**Problem to work on**
From the data that follows, print exactly the lines starting at the one containing "## Diff of input files: v2 against v13" and ending at the one containing "- In the final"; include both of them and nothing more.

⟨

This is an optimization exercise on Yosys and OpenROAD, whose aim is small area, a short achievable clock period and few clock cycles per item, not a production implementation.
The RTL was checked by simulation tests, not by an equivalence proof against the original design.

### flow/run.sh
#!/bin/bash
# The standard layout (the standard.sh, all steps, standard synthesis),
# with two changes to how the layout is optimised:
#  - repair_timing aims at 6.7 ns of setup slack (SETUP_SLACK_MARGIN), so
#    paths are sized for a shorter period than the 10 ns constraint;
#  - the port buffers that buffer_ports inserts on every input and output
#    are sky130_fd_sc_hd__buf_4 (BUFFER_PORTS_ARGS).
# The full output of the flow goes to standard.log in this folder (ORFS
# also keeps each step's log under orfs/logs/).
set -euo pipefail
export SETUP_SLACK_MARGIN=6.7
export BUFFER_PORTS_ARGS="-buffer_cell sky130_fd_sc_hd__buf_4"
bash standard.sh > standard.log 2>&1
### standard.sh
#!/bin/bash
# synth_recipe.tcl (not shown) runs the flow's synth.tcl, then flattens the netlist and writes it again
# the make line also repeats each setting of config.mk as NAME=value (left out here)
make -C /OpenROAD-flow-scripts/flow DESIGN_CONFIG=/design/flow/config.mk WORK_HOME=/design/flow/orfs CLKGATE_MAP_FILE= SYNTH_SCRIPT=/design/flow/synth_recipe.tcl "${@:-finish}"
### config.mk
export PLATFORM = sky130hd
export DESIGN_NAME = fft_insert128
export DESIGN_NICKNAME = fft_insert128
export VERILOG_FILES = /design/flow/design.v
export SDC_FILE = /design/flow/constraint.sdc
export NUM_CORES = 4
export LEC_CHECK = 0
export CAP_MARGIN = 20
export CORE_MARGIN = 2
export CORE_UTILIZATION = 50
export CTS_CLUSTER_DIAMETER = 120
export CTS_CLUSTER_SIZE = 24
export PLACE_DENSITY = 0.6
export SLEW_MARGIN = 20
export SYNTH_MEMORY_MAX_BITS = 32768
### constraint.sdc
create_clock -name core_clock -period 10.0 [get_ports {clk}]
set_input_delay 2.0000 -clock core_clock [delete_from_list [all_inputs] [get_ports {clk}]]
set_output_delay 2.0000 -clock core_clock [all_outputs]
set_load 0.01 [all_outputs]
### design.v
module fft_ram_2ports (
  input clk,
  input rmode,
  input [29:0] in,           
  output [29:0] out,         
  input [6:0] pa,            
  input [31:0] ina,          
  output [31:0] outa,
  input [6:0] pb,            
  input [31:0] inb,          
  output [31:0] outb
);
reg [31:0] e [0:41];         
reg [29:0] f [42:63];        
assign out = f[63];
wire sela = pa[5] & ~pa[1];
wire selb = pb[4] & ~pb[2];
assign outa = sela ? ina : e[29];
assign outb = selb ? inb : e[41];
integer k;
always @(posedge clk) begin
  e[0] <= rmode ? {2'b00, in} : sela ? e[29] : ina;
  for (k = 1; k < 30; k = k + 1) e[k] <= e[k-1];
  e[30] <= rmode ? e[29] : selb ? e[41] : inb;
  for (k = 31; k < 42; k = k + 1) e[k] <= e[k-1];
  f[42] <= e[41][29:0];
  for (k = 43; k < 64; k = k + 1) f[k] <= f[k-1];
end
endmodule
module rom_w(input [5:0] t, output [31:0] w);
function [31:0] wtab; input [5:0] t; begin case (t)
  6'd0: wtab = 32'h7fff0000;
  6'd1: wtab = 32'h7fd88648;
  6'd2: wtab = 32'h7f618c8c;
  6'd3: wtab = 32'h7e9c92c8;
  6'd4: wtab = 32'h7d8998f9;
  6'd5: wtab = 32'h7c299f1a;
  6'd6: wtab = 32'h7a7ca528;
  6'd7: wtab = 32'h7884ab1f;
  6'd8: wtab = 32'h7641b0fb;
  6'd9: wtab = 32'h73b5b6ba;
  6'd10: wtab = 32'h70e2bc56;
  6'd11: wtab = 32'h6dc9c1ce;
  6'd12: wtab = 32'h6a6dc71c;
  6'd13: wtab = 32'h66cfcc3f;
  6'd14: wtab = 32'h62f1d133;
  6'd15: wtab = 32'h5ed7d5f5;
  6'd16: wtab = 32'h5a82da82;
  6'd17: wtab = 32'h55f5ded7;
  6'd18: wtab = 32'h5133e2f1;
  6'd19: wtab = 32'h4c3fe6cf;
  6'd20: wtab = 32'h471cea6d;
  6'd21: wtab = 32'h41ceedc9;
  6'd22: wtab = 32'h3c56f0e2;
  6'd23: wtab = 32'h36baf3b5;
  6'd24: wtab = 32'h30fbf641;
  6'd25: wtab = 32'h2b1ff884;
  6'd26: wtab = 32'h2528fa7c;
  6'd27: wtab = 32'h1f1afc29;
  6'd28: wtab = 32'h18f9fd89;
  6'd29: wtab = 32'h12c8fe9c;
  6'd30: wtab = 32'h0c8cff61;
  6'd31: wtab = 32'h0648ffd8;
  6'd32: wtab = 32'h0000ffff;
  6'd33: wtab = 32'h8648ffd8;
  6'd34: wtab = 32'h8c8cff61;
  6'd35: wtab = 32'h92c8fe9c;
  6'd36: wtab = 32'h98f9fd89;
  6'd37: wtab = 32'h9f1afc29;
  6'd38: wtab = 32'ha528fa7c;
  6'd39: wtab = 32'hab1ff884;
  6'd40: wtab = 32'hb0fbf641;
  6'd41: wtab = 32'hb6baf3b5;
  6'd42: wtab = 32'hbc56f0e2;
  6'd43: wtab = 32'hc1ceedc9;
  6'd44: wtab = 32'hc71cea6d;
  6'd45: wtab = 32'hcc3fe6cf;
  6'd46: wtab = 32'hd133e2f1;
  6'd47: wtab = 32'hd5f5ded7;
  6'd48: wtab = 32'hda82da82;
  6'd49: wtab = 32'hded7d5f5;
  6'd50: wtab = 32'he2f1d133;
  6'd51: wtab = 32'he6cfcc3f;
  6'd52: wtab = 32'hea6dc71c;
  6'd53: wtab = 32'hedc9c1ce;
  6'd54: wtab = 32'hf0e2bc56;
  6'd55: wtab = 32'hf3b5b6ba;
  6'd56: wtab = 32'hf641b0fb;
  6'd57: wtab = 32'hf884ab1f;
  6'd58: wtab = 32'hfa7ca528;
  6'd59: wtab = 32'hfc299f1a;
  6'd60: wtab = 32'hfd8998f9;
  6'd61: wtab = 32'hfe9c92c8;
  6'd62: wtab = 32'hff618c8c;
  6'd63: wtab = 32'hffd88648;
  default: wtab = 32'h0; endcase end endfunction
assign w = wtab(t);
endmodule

⟩
⟨

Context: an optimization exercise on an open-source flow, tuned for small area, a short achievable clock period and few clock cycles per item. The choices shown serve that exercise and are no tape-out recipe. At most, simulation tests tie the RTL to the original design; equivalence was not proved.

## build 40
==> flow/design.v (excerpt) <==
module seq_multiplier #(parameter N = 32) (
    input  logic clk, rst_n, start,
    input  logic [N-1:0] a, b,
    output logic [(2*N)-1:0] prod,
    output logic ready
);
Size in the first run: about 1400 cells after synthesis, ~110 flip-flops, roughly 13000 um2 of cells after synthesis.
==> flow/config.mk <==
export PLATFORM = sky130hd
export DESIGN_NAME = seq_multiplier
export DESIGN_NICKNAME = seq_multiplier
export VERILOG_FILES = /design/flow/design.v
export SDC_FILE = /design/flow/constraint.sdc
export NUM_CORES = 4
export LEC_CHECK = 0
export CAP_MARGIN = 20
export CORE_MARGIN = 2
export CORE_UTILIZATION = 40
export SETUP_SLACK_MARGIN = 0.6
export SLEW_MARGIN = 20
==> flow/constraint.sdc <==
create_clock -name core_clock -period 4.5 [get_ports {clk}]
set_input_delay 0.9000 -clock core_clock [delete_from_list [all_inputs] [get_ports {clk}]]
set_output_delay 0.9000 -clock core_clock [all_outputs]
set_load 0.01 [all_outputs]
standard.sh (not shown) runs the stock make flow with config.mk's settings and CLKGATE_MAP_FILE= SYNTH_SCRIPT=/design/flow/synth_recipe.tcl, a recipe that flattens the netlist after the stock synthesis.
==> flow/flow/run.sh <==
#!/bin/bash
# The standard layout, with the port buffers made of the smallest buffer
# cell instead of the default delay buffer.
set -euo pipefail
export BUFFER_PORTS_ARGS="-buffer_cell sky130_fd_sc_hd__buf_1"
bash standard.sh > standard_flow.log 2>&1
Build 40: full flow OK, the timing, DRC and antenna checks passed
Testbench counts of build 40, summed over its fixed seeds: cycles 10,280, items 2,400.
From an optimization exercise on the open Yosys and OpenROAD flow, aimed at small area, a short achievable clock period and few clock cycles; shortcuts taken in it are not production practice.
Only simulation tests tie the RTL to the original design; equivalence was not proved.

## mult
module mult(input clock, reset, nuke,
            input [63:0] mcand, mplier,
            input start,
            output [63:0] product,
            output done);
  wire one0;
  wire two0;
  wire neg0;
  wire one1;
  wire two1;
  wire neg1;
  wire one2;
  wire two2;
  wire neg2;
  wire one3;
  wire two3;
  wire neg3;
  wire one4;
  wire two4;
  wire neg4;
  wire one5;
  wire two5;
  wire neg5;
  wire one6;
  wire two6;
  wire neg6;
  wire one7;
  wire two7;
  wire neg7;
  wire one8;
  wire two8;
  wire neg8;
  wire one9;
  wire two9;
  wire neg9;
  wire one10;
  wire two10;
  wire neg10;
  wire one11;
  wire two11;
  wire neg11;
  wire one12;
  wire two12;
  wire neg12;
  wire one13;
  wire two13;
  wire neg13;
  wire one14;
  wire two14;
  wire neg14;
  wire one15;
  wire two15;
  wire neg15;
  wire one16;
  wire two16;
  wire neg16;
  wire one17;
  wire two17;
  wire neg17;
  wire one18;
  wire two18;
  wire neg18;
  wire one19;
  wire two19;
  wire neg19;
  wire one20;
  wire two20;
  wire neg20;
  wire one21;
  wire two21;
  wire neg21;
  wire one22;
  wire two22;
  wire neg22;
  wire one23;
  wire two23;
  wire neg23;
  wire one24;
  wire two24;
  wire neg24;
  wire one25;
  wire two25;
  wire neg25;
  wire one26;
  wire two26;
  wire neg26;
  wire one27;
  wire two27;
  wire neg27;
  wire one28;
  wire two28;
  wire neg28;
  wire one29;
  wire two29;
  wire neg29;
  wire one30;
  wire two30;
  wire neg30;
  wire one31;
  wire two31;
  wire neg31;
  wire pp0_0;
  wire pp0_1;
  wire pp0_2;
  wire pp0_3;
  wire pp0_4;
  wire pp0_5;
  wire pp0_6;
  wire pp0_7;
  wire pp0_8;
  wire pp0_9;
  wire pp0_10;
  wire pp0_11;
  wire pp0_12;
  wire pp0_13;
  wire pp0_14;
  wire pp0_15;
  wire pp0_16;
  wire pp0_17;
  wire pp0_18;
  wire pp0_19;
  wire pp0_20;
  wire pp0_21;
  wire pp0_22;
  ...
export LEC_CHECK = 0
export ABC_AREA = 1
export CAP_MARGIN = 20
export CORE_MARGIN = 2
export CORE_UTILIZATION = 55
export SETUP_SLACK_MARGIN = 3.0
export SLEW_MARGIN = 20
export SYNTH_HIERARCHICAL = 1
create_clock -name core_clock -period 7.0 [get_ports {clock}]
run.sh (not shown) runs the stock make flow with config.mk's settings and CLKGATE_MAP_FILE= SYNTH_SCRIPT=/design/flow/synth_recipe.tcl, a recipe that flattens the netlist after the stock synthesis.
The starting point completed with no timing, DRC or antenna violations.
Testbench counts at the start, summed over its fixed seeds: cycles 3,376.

⟩
⟨

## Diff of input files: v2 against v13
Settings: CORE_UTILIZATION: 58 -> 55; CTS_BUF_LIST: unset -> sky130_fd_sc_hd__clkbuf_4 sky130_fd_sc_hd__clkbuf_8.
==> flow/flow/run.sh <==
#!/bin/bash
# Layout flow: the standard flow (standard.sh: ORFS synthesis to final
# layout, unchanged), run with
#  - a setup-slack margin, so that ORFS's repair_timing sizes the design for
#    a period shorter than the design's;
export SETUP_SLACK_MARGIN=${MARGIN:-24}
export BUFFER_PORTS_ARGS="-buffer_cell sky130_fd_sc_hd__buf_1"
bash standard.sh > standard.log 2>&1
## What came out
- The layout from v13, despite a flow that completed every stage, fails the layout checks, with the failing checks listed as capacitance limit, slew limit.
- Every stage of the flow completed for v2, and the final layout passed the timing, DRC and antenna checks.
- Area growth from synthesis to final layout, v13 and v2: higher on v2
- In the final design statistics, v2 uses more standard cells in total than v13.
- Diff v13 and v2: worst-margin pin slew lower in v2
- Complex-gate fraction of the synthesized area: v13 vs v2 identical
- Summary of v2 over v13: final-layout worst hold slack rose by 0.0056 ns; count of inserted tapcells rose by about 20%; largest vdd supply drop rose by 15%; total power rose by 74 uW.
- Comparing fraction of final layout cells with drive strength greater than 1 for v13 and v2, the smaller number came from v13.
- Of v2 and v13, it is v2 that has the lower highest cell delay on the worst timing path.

⟩

**Output**
## Diff of input files: v2 against v13
Settings: CORE_UTILIZATION: 58 -> 55; CTS_BUF_LIST: unset -> sky130_fd_sc_hd__clkbuf_4 sky130_fd_sc_hd__clkbuf_8.
==> flow/flow/run.sh <==
#!/bin/bash
# Layout flow: the standard flow (standard.sh: ORFS synthesis to final
# layout, unchanged), run with
#  - a setup-slack margin, so that ORFS's repair_timing sizes the design for
#    a period shorter than the design's;
export SETUP_SLACK_MARGIN=${MARGIN:-24}
export BUFFER_PORTS_ARGS="-buffer_cell sky130_fd_sc_hd__buf_1"
bash standard.sh > standard.log 2>&1
## What came out
- The layout from v13, despite a flow that completed every stage, fails the layout checks, with the failing checks listed as capacitance limit, slew limit.
- Every stage of the flow completed for v2, and the final layout passed the timing, DRC and antenna checks.
- Area growth from synthesis to final layout, v13 and v2: higher on v2
- In the final design statistics, v2 uses more standard cells in total than v13.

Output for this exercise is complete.